How more efficient financial management can help businesses bounce back after COVID
Article by BlackLine regional vice president ANZ Claudia Pirko.
Australian enterprises have tightened the purse strings in anticipation of a tough year, but investing in financial automation can deliver significant returns.
Was financial automation on the agenda for your organisation before COVID came along and disrupted the best-laid plans?
The term ‘financial automation’ refers to the use of software to automate many of the repetitive tasks associated with the finance function, such as reconciling accounts and producing end of month statements and reports.
In addition to slashing the number of human hours needed to complete these tasks, automation reduces the error rate dramatically, courtesy of the fact that computer programs don’t become tired, distracted or bored doing the same thing over and over.
For many Australian companies, the answer is ‘yes’ — financial automation was slated for action in 2021, but company-wide cost-cutting means it’s been put on the backburner, at least in the short term.
That’s understandable on one level — delaying all but the most critical investment in ICT systems is commonplace during downturns, but it represents a missed opportunity. Financial automation frees up time spent on strategic, value-adding activities, rather than routine tasks.
As the COVID downturn continues to bite, it could mean working with business leaders to keep the enterprise afloat through the lean times expected to follow in the wake of Australia’s first recession in almost three decades.
Enjoying the automation advantage
To date, less than 10% of organisations globally have embraced financial automation, according to research commissioned by BlackLine in 2020.
Pre-COVID, impediments to its adoption included a lack of commitment and resources, along with concern about the speed at which a return on investment might be achieved — the same set of hurdles business process re-engineering and transformation initiatives have faced since time immemorial.
However, enterprises that did make the shift have given it a solid endorsement. That’s evidenced by the fact that they haven’t cut funding for future automation initiatives.
Part of the reason these enterprises have decided to keep investing in automation may be the benefits they realised last year when COVID-19 lockdowns forced businesses around the country to send their employees home to work. Many enterprises whose accounting departments relied on manual processes and legacy, on-premises solutions found the unplanned switch a struggle.
Conversely, those using automated, cloud-based platforms could migrate to remote working seamlessly and provide decision-makers with up to the minute visibility and real-time updates into the enterprise’s financial position.
Beginning the financial automation journey
So, how can Australian organisations that haven’t embraced financial automation set about doing so, and realise the competitive advantages that arise as a result?
Unfortunately, the benefits can’t be achieved by installing an automated financial solution without overhauling business processes and practices in tandem.
Automation is a journey that begins with a hard look at the status quo — the current state of the enterprise’s finances and how its financial function is organised — to identify where bottlenecks exist and where efficiencies could be created.
Migrating as many on-premises applications as possible to the cloud improves visibility across the enterprise and helps attain a bird’s eye view of its position at any given moment in time.
The end game should be ensuring business leaders have comprehensive, accurate and up-to-date financial intelligence at their fingertips to enable them to make data-driven decisions that drive productivity, profitability and growth.
Joining the automated accounting community
The good news for Australian businesses only now beginning a financial automation journey is that it need not be undertaken in isolation.

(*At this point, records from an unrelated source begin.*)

$ cat src/rtl/alu_pkg.sv
// Shared types for the registered ALU: op codes, sequencer states and
// the bit positions of the {c, v, n, z} flag vector.
package alu_pkg;

    typedef enum logic [3:0] {
        OP_ZERO = 4'b0000,
        OP_ADD  = 4'b0001,
        OP_SUB  = 4'b0010,
        OP_LSL  = 4'b0011,
        OP_LSR  = 4'b0100,
        OP_ROL  = 4'b0101,
        OP_ROR  = 4'b0110,
        OP_AND  = 4'b0111,
        OP_OR   = 4'b1000,
        OP_XOR  = 4'b1001,
        OP_NOT  = 4'b1010,
        OP_CLR  = 4'b1011,
        OP_ADC  = 4'b1100,
        OP_SBC  = 4'b1101,
        OP_ASR  = 4'b1110,
        OP_MUL  = 4'b1111
    } alu_op_t;

    typedef enum logic [1:0] {
        IDLE = 2'd0,
        MUL  = 2'd1,
        DONE = 2'd2
    } alu_state_t;

    localparam int FLAG_C = 3;
    localparam int FLAG_V = 2;
    localparam int FLAG_N = 1;
    localparam int FLAG_Z = 0;

endpackage

$ cat src/rtl/alu_core.sv
// Combinational single-cycle datapath: result, carry/borrow and signed
// overflow for every op except multiply (which the sequencer handles).
import alu_pkg::*;

module alu_core #(
    parameter int WIDTH = 8,
    parameter int SHW   = $clog2(WIDTH)
) (
    input  alu_op_t          op,
    input  logic             cin,
    input  logic [WIDTH-1:0] a,
    input  logic [WIDTH-1:0] b,
    output logic [WIDTH-1:0] result,
    output logic             carry,
    output logic             overflow
);

    logic [SHW-1:0]          sh;
    logic                    cin_add;
    logic                    cin_sub;
    logic [WIDTH:0]          sum;
    logic [WIDTH:0]          diff;
    logic [WIDTH:0]          lsl_ext;
    logic [WIDTH:0]          lsr_ext;
    logic signed [WIDTH:0]   asr_src;
    logic signed [WIDTH:0]   asr_ext;
    int unsigned             rot_amt;

    assign sh      = b[SHW-1:0];
    assign cin_add = (op == OP_ADC) ? cin : 1'b0;
    assign cin_sub = (op == OP_SBC) ? cin : 1'b0;
    assign sum     = {1'b0, a} + {1'b0, b} + {{WIDTH{1'b0}}, cin_add};
    assign diff    = {1'b0, a} - {1'b0, b} - {{WIDTH{1'b0}}, cin_sub};

    // Shifts run one bit wider than the datapath so the extra bit is the
    // last bit shifted out; with sh=0 that bit is the zero padding.
    assign lsl_ext = {1'b0, a} << sh;
    assign lsr_ext = {a, 1'b0} >> sh;
    assign asr_src = {a, 1'b0};
    assign asr_ext = asr_src >>> sh;
    assign rot_amt = 32'(sh) % WIDTH;

    always_comb begin
        result   = '0;
        carry    = 1'b0;
        overflow = 1'b0;
        case (op)
            OP_ADD, OP_ADC: begin
                result   = sum[WIDTH-1:0];
                carry    = sum[WIDTH];
                overflow = (a[WIDTH-1] == b[WIDTH-1]) && (sum[WIDTH-1] != a[WIDTH-1]);
            end
            OP_SUB, OP_SBC: begin
                result   = diff[WIDTH-1:0];
                carry    = diff[WIDTH];
                overflow = (a[WIDTH-1] != b[WIDTH-1]) && (diff[WIDTH-1] != a[WIDTH-1]);
            end
            OP_LSL: begin
                result = lsl_ext[WIDTH-1:0];
                carry  = lsl_ext[WIDTH];
            end
            OP_LSR: begin
                result = lsr_ext[WIDTH:1];
                carry  = lsr_ext[0];
            end
            OP_ASR: begin
                result = asr_ext[WIDTH:1];
                carry  = asr_ext[0];
            end
            OP_ROL:  result = (a << rot_amt) | (a >> (WIDTH - rot_amt));
            OP_ROR:  result = (a >> rot_amt) | (a << (WIDTH - rot_amt));
            OP_AND:  result = a & b;
            OP_OR:   result = a | b;
            OP_XOR:  result = a ^ b;
            OP_NOT:  result = ~a;
            default: result = '0;
        endcase
    end

endmodule

$ cat src/rtl/alu_seq.sv
// Registered ALU with valid/ready handshake, single-cycle ops through
// alu_core and an iterative shift-add multiplier.
import alu_pkg::*;

module alu_seq #(
    parameter int WIDTH = 8,
    parameter int SHW   = $clog2(WIDTH)
) (
    input  logic             clk,
    input  logic             reset,
    input  logic             in_valid,
    output logic             in_ready,
    input  logic [3:0]       alu_op,
    input  logic             cin,
    input  logic [WIDTH-1:0] input_A,
    input  logic [WIDTH-1:0] input_B,
    output logic             out_valid,
    input  logic             out_ready,
    output logic [WIDTH-1:0] out,
    output logic [3:0]       flags,
    output alu_state_t       dbg_state
);

    // Handshake: a transfer happens on a rising edge where valid and ready
    // are both high. Inputs are captured only on that edge; the result is
    // held on out/flags while out_valid=1 until out_ready=1.

    localparam int CW = $clog2(WIDTH + 1);

    alu_state_t           state;
    alu_state_t           state_next;
    alu_op_t              op_in;
    logic                 accept;
    logic                 is_mul;
    logic                 mul_last;
    logic [WIDTH-1:0]     core_result;
    logic                 core_carry;
    logic                 core_overflow;
    logic [2*WIDTH-1:0]   mcand;
    logic [WIDTH-1:0]     mplier;
    logic [2*WIDTH-1:0]   acc;
    logic [CW-1:0]        cnt;

    assign op_in     = alu_op_t'(alu_op);
    assign is_mul    = (op_in == OP_MUL);
    assign accept    = in_valid & in_ready;
    // cnt 0..WIDTH-1 are the iterations; cnt==WIDTH is the writeback cycle.
    assign mul_last  = (state == MUL) && (cnt == CW'(WIDTH));
    assign out_valid = (state == DONE);
    assign dbg_state = state;

    alu_core #(.WIDTH(WIDTH), .SHW(SHW)) u_core (
        .op       (op_in),
        .cin      (cin),
        .a        (input_A),
        .b        (input_B),
        .result   (core_result),
        .carry    (core_carry),
        .overflow (core_overflow)
    );

    always_comb begin
        state_next = state;
        in_ready   = 1'b0;
        case (state)
            IDLE: begin
                in_ready = 1'b1;
                if (in_valid) state_next = is_mul ? MUL : DONE;
            end
            MUL: begin
                if (mul_last) state_next = DONE;
            end
            DONE: begin
                in_ready = out_ready;
                if (out_ready) state_next = in_valid ? (is_mul ? MUL : DONE) : IDLE;
            end
            default: state_next = IDLE;
        endcase
    end

    always_ff @(posedge clk or posedge reset) begin
        if (reset) state <= IDLE;
        else       state <= state_next;
    end

    always_ff @(posedge clk or posedge reset) begin
        if (reset) begin
            out    <= '0;
            flags  <= 4'b0001;
            mcand  <= '0;
            mplier <= '0;
            acc    <= '0;
            cnt    <= '0;
        end else if (accept) begin
            if (is_mul) begin
                mcand  <= {{WIDTH{1'b0}}, input_A};
                mplier <= input_B;
                acc    <= '0;
                cnt    <= '0;
            end else begin
                out           <= core_result;
                flags[FLAG_C] <= core_carry;
                flags[FLAG_V] <= core_overflow;
                flags[FLAG_N] <= core_result[WIDTH-1];
                flags[FLAG_Z] <= (core_result == '0);
            end
        end else if (state == MUL) begin
            if (mul_last) begin
                out           <= acc[WIDTH-1:0];
                flags[FLAG_C] <= |acc[2*WIDTH-1:WIDTH];
                flags[FLAG_V] <= 1'b0;
                flags[FLAG_N] <= acc[WIDTH-1];
                flags[FLAG_Z] <= (acc[WIDTH-1:0] == '0);
            end else begin
                acc    <= acc + (mplier[0] ? mcand : '0);
                mcand  <= mcand << 1;
                mplier <= mplier >> 1;
                cnt    <= cnt + CW'(1);
            end
        end
    end

endmodule

$ cat config.mk
export PLATFORM = sky130hd
export DESIGN_NAME = alu_seq
export DESIGN_NICKNAME = d
export VERILOG_FILES = /design/src/rtl/alu_pkg.sv /design/src/rtl/alu_core.sv /design/src/rtl/alu_seq.sv
export SDC_FILE = /design/constraint.sdc
export NUM_CORES = 1
export LEC_CHECK = 0
export ABC_AREA = 1
export ABC_CLOCK_PERIOD_IN_PS = 2000
export CORE_ASPECT_RATIO = 1.1
export CORE_MARGIN = 5
export CORE_UTILIZATION = 40
export CTS_CLUSTER_SIZE = 10
export DETAILED_ROUTE_END_ITERATION = 7
export GPL_ROUTABILITY_DRIVEN = 0
export SETUP_SLACK_MARGIN = 0.2
export SLEW_MARGIN = 10
export SYNTH_ARGS = -nofsm -noshare
export SYNTH_HDL_FRONTEND = slang
export SYNTH_HIERARCHICAL = 1
export SYNTH_SLANG_ARGS = --single-unit
$ cat constraint.sdc
create_clock -name clk -period 2 [get_ports clk]
set_clock_uncertainty 0.2 [all_clocks]
set_input_delay 0.4 -clock clk [delete_from_list [all_inputs] [get_ports clk]]
set_output_delay 0.4 -clock clk [all_outputs]
set_load 0.02 [all_outputs]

There’s no shortage of networking groups, forums and conferences where companies can connect with other organisations that have already embraced this new model. Drawing on their learnings can help enterprises avoid common pitfalls and begin realising the benefits of automation sooner.
Working towards a stronger future
While a national vaccination program has now commenced, many businesses will need to navigate challenging economic conditions as the economy continues to regather steam, following last year’s devastating COVID knock. Investing in financial automation will see enterprises better placed to reboot and recover in the months and years to come.